- Born: Arnold Shepard Greenberg September 2, 1932 Brooklyn, New York, USA
- Died: October 26, 2012 (aged 80) New York City, New York, USA
- Known for: Co-founder of Snapple
- Spouses: Marilyn Parmet Roberta Budoff
- Children: Susan Greenberg Minster Robin Greenberg Nijankin Michael Greenberg

= Arnold Greenberg (Snapple) =

American businessman

Arnold Shepard Greenberg (September 2, 1932 – October 26, 2012) was an American businessman who co-founded Snapple, a brand of tea and juice drinks, in the 1970s with Leonard Marsh, his former high school classmate, and Hyman Golden, who was Marsh's brother-in-law.

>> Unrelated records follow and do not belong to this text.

===== src/hdl/sdi_pkg.sv =====
// Shared types, codes and command tables for the SD card SPI-mode start-up sequencer.
// No dependencies; imported by every module of the block.
`default_nettype none
package sdi_pkg;

	localparam int ATTEMPT_CNT_W_DEFAULT = 16;

	// Configuration register indexes (byte address bit 2)
	localparam logic REG_MAX_ATTEMPTS   = 1'b0;
	localparam logic REG_POWER_UP_BYTES = 1'b1;

	localparam logic [15:0] MAX_ATTEMPTS_RST   = 16'd500;
	localparam logic [7:0]  POWER_UP_BYTES_RST = 8'd10;

	// Status codes
	localparam logic [1:0] ST_BUSY      = 2'd0;
	localparam logic [1:0] ST_READY     = 2'd1;
	localparam logic [1:0] ST_CMD0_TO   = 2'd2;
	localparam logic [1:0] ST_ACMD41_TO = 2'd3;

	// Command slots
	localparam logic [2:0] CMD_0      = 3'd0;
	localparam logic [2:0] CMD_8      = 3'd1;
	localparam logic [2:0] CMD_58     = 3'd2;
	localparam logic [2:0] CMD_55     = 3'd3;
	localparam logic [2:0] CMD_ACMD41 = 3'd4;

	localparam logic [7:0] SPI_IDLE_BYTE = 8'hFF;

	typedef struct packed {
		logic [15:0] max_attempts;
		logic [7:0]  power_up_bytes;
	} sdi_cfg_t;

	typedef struct packed {
		logic [7:0] tx_byte;
		logic       tx_valid;
		logic       select_active;
		logic [1:0] status;
	} sdi_result_t;

	// Byte pos of command c
	function automatic logic [7:0] cmd_byte(input logic [2:0] c, input logic [3:0] pos);
		logic [7:0] b;
		b = 8'h00;
		case (c)
			CMD_0: begin
				case (pos)
					4'd0: b = 8'h40;
					4'd5: b = 8'h95;
					4'd6: b = 8'hFF;
					default: b = 8'h00;
				endcase
			end
			CMD_8: begin
				case (pos)
					4'd0: b = 8'h48;
					4'd3: b = 8'h01;
					4'd4: b = 8'hAA;
					4'd5: b = 8'h87;
					default: b = 8'h00;
				endcase
			end
			CMD_58: begin
				case (pos)
					4'd0: b = 8'h7A;
					4'd5: b = 8'h75;
					default: b = 8'h00;
				endcase
			end
			CMD_55: begin
				case (pos)
					4'd0: b = 8'h77;
					4'd5: b = 8'h95;
					default: b = 8'h00;
				endcase
			end
			CMD_ACMD41: begin
				case (pos)
					4'd0: b = 8'h69;
					4'd5: b = 8'h5F;
					default: b = 8'h00;
				endcase
			end
			default: b = 8'h00;
		endcase
		return b;
	endfunction

	function automatic logic [3:0] cmd_len(input logic [2:0] c);
		return (c == CMD_0) ? 4'd7 : 4'd6;
	endfunction

	function automatic logic [3:0] read_count(input logic [2:0] c);
		logic [3:0] n;
		case (c)
			CMD_0:   n = 4'd2;
			CMD_8:   n = 4'd6;
			CMD_58:  n = 4'd11;
			CMD_55:  n = 4'd3;
			default: n = 4'd4;
		endcase
		return n;
	endfunction

	// Polls that end early on a match
	function automatic logic stop_hit(input logic [2:0] c, input logic [7:0] rx);
		logic h;
		case (c)
			CMD_0:               h = (rx == 8'h01);
			CMD_55, CMD_ACMD41:  h = (rx == 8'h00);
			default:             h = 1'b0;
		endcase
		return h;
	endfunction

endpackage
`default_nettype wire


===== src/hdl/sd_spi_card_initializer.sv =====
// Top level of the SD card SPI-mode start-up sequencer: beat registers and handshake.
// Depends on sdi_pkg, sdi_regs and sdi_seq.
`default_nettype none
// Host-side sequencer that walks an SD card through SPI-mode start-up: power-up dummy
// bytes with chip select high, CMD0 (retried up to max_attempts), CMD8, CMD58 and
// CMD55/ACMD41 pairs until ACMD41 answers 0x00. The host sends a start beat (kind 0)
// and then, after each SPI exchange it performs, a beat with kind 1 and the byte it
// received; every input beat yields exactly one result beat carrying the next byte to
// shift out, whether an exchange is wanted, chip select, and status (busy, ready, CMD0
// timeout, ACMD41 timeout). A start beat restarts the sequence from any point.
// Throughput is one beat per clock while out_ready stays high: an input register feeds
// the sequencer step, whose result lands in an output register. The only stall source
// is out_ready back-pressure on that output register. No clearing pass follows reset.
// Registers (APB, byte address): 0x0 max_attempts [15:0], reset 500;
// 0x4 power_up_bytes [7:0], reset 10. Write them only while the block is idle.
module sd_spi_card_initializer
	import sdi_pkg::*;
#(
	parameter int ATTEMPT_COUNTER_WIDTH = ATTEMPT_CNT_W_DEFAULT
) (
	input  wire logic        clk,
	input  wire logic        arst_n,
	// APB config
	input  wire logic        psel,
	input  wire logic        penable,
	input  wire logic        pwrite,
	input  wire logic [2:0]  paddr,
	input  wire logic [31:0] pwdata,
	output logic      [31:0] prdata,
	output logic             pready,
	// input beats
	input  wire logic        in_valid,
	output logic             in_ready,
	input  wire logic        kind,
	input  wire logic [7:0]  rx_byte,
	// result beats
	output logic             out_valid,
	input  wire logic        out_ready,
	output logic      [7:0]  tx_byte,
	output logic             tx_valid,
	output logic             select_active,
	output logic      [1:0]  status
);

	sdi_cfg_t    cfg;
	sdi_result_t step_res;
	sdi_result_t res_q;

	logic       valid_s1;
	logic       kind_s1;
	logic [7:0] rx_s1;
	logic       out_valid_q;
	logic       step;

	sdi_regs u_regs (
		.clk     (clk),
		.arst_n  (arst_n),
		.psel    (psel),
		.penable (penable),
		.pwrite  (pwrite),
		.paddr   (paddr),
		.pwdata  (pwdata),
		.prdata  (prdata),
		.pready  (pready),
		.cfg     (cfg)
	);

	// step the sequencer when a beat is held and the output slot frees up
	assign step     = valid_s1 & (~out_valid_q | out_ready);
	assign in_ready = ~valid_s1 | step;

	always_ff @(posedge clk or negedge arst_n) begin
		if (!arst_n) begin
			valid_s1 <= 1'b0;
		end else if (in_ready) begin
			valid_s1 <= in_valid;
		end
	end

	// payload of the input register, loaded on accept
	always_ff @(posedge clk) begin
		if (in_valid && in_ready) begin
			kind_s1 <= kind;
			rx_s1   <= rx_byte;
		end
	end

	sdi_seq #(
		.ATTEMPT_CNT_W (ATTEMPT_COUNTER_WIDTH)
	) u_seq (
		.clk     (clk),
		.arst_n  (arst_n),
		.step    (step),
		.kind    (kind_s1),
		.rx_byte (rx_s1),
		.cfg     (cfg),
		.result  (step_res)
	);

	// result register
	always_ff @(posedge clk or negedge arst_n) begin
		if (!arst_n) begin
			out_valid_q <= 1'b0;
		end else if (step) begin
			out_valid_q <= 1'b1;
		end else if (out_ready) begin
			out_valid_q <= 1'b0;
		end
	end

	always_ff @(posedge clk) begin
		if (step) begin
			res_q <= step_res;
		end
	end

	assign out_valid     = out_valid_q;
	assign tx_byte       = res_q.tx_byte;
	assign tx_valid      = res_q.tx_valid;
	assign select_active = res_q.select_active;
	assign status        = res_q.status;

`ifndef SYNTH
	a_step_fills_out: assert property (@(posedge clk) disable iff (!arst_n)
		step |=> out_valid_q)
		else $error("sequencer step did not produce a result beat");

	a_stall_holds_s1: assert property (@(posedge clk) disable iff (!arst_n)
		valid_s1 && !step |=> valid_s1 && $stable(kind_s1) && $stable(rx_s1))
		else $error("held input beat lost or changed");

	a_no_xfer_idle_byte: assert property (@(posedge clk) disable iff (!arst_n)
		out_valid_q && !res_q.tx_valid |-> res_q.tx_byte == SPI_IDLE_BYTE
			&& !res_q.select_active)
		else $error("no exchange requested but byte or select not idle");

	a_done_no_xfer: assert property (@(posedge clk) disable iff (!arst_n)
		out_valid_q && res_q.status != ST_BUSY |-> !res_q.tx_valid)
		else $error("exchange requested with a final status");
`endif

endmodule
`default_nettype wire


===== src/hdl/sdi_regs.sv =====
// APB-style configuration registers: max_attempts and power_up_bytes.
// Depends on sdi_pkg.
`default_nettype none
module sdi_regs
	import sdi_pkg::*;
(
	input  wire logic        clk,
	input  wire logic        arst_n,
	input  wire logic        psel,
	input  wire logic        penable,
	input  wire logic        pwrite,
	input  wire logic [2:0]  paddr,
	input  wire logic [31:0] pwdata,
	output logic      [31:0] prdata,
	output logic             pready,
	output sdi_cfg_t         cfg
);

	logic [15:0] max_attempts_q;
	logic [7:0]  power_up_bytes_q;
	logic        reg_idx;
	logic        wr_en;

	assign pready  = 1'b1;
	assign reg_idx = paddr[2];
	assign wr_en   = psel & penable & pwrite;

	always_ff @(posedge clk or negedge arst_n) begin
		if (!arst_n) begin
			max_attempts_q   <= MAX_ATTEMPTS_RST;
			power_up_bytes_q <= POWER_UP_BYTES_RST;
		end else if (wr_en) begin
			unique case (reg_idx)
				REG_MAX_ATTEMPTS:   max_attempts_q   <= pwdata[15:0];
				REG_POWER_UP_BYTES: power_up_bytes_q <= pwdata[7:0];
			endcase
		end
	end

	always_comb begin
		unique case (reg_idx)
			REG_MAX_ATTEMPTS:   prdata = {16'd0, max_attempts_q};
			REG_POWER_UP_BYTES: prdata = {24'd0, power_up_bytes_q};
		endcase
	end

	assign cfg = '{max_attempts: max_attempts_q, power_up_bytes: power_up_bytes_q};

endmodule
`default_nettype wire


===== src/hdl/sdi_seq.sv =====
// Start-up sequence state and one-step next-state/result logic.
// Depends on sdi_pkg; stepped by the top level once per input beat.
`default_nettype none
module sdi_seq
	import sdi_pkg::*;
#(
	parameter int ATTEMPT_CNT_W = ATTEMPT_CNT_W_DEFAULT
) (
	input  wire logic        clk,
	input  wire logic        arst_n,
	input  wire logic        step,
	input  wire logic        kind,
	input  wire logic [7:0]  rx_byte,
	input  wire sdi_cfg_t    cfg,
	output sdi_result_t      result
);

	localparam int CW = (ATTEMPT_CNT_W > 16) ? ATTEMPT_CNT_W : 16;
	localparam logic [ATTEMPT_CNT_W-1:0] ATT_MAX = '1;

	typedef enum logic [3:0] {
		PH_IDLE      = 4'd0,
		PH_CMD0_TX   = 4'd1,
		PH_CMD0_RX   = 4'd2,
		PH_CMD8_TX   = 4'd3,
		PH_CMD8_RX   = 4'd4,
		PH_CMD58_TX  = 4'd5,
		PH_CMD58_RX  = 4'd6,
		PH_CMD55_TX  = 4'd7,
		PH_CMD55_RX  = 4'd8,
		PH_ACMD41_TX = 4'd9,
		PH_ACMD41_RX = 4'd10,
		PH_POWER     = 4'd11,
		PH_READY     = 4'd12,
		PH_FAIL0     = 4'd13,
		PH_FAIL41    = 4'd14
	} phase_t;

	phase_t                   phase_q, phase_d;
	logic [3:0]               pos_q, pos_d;
	logic [3:0]               poll_q, poll_d;
	logic [ATTEMPT_CNT_W-1:0] att_q, att_d;
	logic [7:0]               dummy_q, dummy_d;

	logic [3:0]               ph_m1;
	logic [2:0]               c;
	logic [3:0]               pos_inc;
	logic [3:0]               poll_inc;
	logic                     hit;
	logic [ATTEMPT_CNT_W-1:0] att_inc;
	logic                     att_done;
	logic [1:0]               cur_status;
	sdi_result_t              idle_res;

	always_ff @(posedge clk or negedge arst_n) begin
		if (!arst_n) begin
			phase_q <= PH_IDLE;
			pos_q   <= '0;
			poll_q  <= '0;
			att_q   <= '0;
			dummy_q <= '0;
		end else if (step) begin
			phase_q <= phase_d;
			pos_q   <= pos_d;
			poll_q  <= poll_d;
			att_q   <= att_d;
			dummy_q <= dummy_d;
		end
	end

	assign ph_m1    = phase_q - 4'd1;
	assign c        = ph_m1[3:1];
	assign pos_inc  = pos_q + 4'd1;
	assign poll_inc = poll_q + 4'd1;
	assign hit      = stop_hit(c, rx_byte);

	// saturating retry count; all-ones also ends the loop
	assign att_inc  = (att_q == ATT_MAX) ? att_q : att_q + 1'b1;
	assign att_done = (CW'(att_inc) >= CW'(cfg.max_attempts)) || (att_inc == ATT_MAX);

	always_comb begin
		case (phase_q)
			PH_READY:  cur_status = ST_READY;
			PH_FAIL0:  cur_status = ST_CMD0_TO;
			PH_FAIL41: cur_status = ST_ACMD41_TO;
			default:   cur_status = ST_BUSY;
		endcase
	end

	assign idle_res = '{tx_byte: SPI_IDLE_BYTE, tx_valid: 1'b0, select_active: 1'b0,
		status: cur_status};

	always_comb begin
		phase_d = phase_q;
		pos_d   = pos_q;
		poll_d  = poll_q;
		att_d   = att_q;
		dummy_d = dummy_q;
		result  = idle_res;
		if (!kind) begin
			phase_d = PH_POWER;
			pos_d   = '0;
			poll_d  = '0;
			att_d   = '0;
			dummy_d = 8'd1;
			result  = '{SPI_IDLE_BYTE, 1'b1, 1'b0, ST_BUSY};
		end else begin
			unique case (phase_q) inside
				PH_POWER: begin
					if (dummy_q < cfg.power_up_bytes) begin
						dummy_d = dummy_q + 8'd1;
						result  = '{SPI_IDLE_BYTE, 1'b1, 1'b0, ST_BUSY};
					end else begin
						att_d   = '0;
						phase_d = PH_CMD0_TX;
						pos_d   = '0;
						poll_d  = '0;
						result  = '{cmd_byte(CMD_0, 4'd0), 1'b1, 1'b1, ST_BUSY};
					end
				end
				PH_CMD0_TX, PH_CMD8_TX, PH_CMD58_TX, PH_CMD55_TX, PH_ACMD41_TX: begin
					pos_d = pos_inc;
					if (pos_inc < cmd_len(c)) begin
						result = '{cmd_byte(c, pos_inc), 1'b1, 1'b1, ST_BUSY};
					end else begin
						phase_d = phase_t'(phase_q + 4'd1);
						poll_d  = '0;
						result  = '{SPI_IDLE_BYTE, 1'b1, 1'b1, ST_BUSY};
					end
				end
				PH_CMD0_RX, PH_CMD8_RX, PH_CMD58_RX, PH_CMD55_RX, PH_ACMD41_RX: begin
					poll_d = poll_inc;
					if (!hit && (poll_inc < read_count(c))) begin
						result = '{SPI_IDLE_BYTE, 1'b1, 1'b1, ST_BUSY};
					end else begin
						pos_d  = '0;
						poll_d = '0;
						case (c)
							CMD_0: begin
								if (hit) begin
									phase_d = PH_CMD8_TX;
									result  = '{cmd_byte(CMD_8, 4'd0), 1'b1, 1'b1, ST_BUSY};
								end else begin
									att_d = att_inc;
									if (att_done) begin
										phase_d = PH_FAIL0;
										poll_d  = poll_inc;
										pos_d   = pos_q;
										result  = '{SPI_IDLE_BYTE, 1'b0, 1'b0, ST_CMD0_TO};
									end else begin
										phase_d = PH_CMD0_TX;
										result  = '{cmd_byte(CMD_0, 4'd0), 1'b1, 1'b1, ST_BUSY};
									end
								end
							end
							CMD_8: begin
								phase_d = PH_CMD58_TX;
								result  = '{cmd_byte(CMD_58, 4'd0), 1'b1, 1'b1, ST_BUSY};
							end
							CMD_58: begin
								att_d   = '0;
								phase_d = PH_CMD55_TX;
								result  = '{cmd_byte(CMD_55, 4'd0), 1'b1, 1'b1, ST_BUSY};
							end
							CMD_55: begin
								phase_d = PH_ACMD41_TX;
								result  = '{cmd_byte(CMD_ACMD41, 4'd0), 1'b1, 1'b1, ST_BUSY};
							end
							default: begin
								if (hit) begin
									phase_d = PH_READY;
									poll_d  = poll_inc;
									pos_d   = pos_q;
									result  = '{SPI_IDLE_BYTE, 1'b0, 1'b0, ST_READY};
								end else begin
									att_d = att_inc;
									if (att_done) begin
										phase_d = PH_FAIL41;
										poll_d  = poll_inc;
										pos_d   = pos_q;
										result  = '{SPI_IDLE_BYTE, 1'b0, 1'b0, ST_ACMD41_TO};
									end else begin
										phase_d = PH_CMD55_TX;
										result  = '{cmd_byte(CMD_55, 4'd0), 1'b1, 1'b1, ST_BUSY};
									end
								end
							end
						endcase
					end
				end
				default: result = idle_res;
			endcase
		end
	end

endmodule
`default_nettype wire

Greenberg later became the vice president and chief operating officer of the Snapple Corporation and retired after the 1994 acquisition of the brand to Quaker Oats.

==Early years==
Greenberg was born to a Jewish family in 1932 in Brooklyn, New York, and raised in the Brownsville neighborhood. He attended Samuel J. Tilden High School in East Flatbush. His father owned a store in Manhattan's East Village located on First Avenue near St. Mark's Place. The store sold mainstays of the city's traditional Jewish cuisine, including pickles, herring and lox. Arnold Greenberg was running the day-to-day operations of his father's store by the 1950s.

==Career==
Greenberg changed the business into a health food store in the 1960s as the neighborhood transitioned from largely Jewish into a hippie enclave. In 1972, he partnered with two friends, brothers-in-law Leonard Marsh and Hyman Golden, a classmate from Samuel J. Tilden High School, to launch a new business, Unadulterated Food Products, which would later become known Snapple.

==Death==
Greenberg died from a long battle with cancer in New York City on October 26, 2012, at the age of 80. He was survived by his second wife, Roberta Budoff; two daughters from his first marriage to his late first wife, Susan Minster and Robin Nijankin; his brother, Herbert; three stepchildren; and fourteen grandchildren. He was predeceased by his first wife, Marilyn Parmet, who died in 1993, and their son, Michael Greenberg. A resident of Delray Beach, Florida, Greenberg also kept homes in Southampton, New York and Manhattan.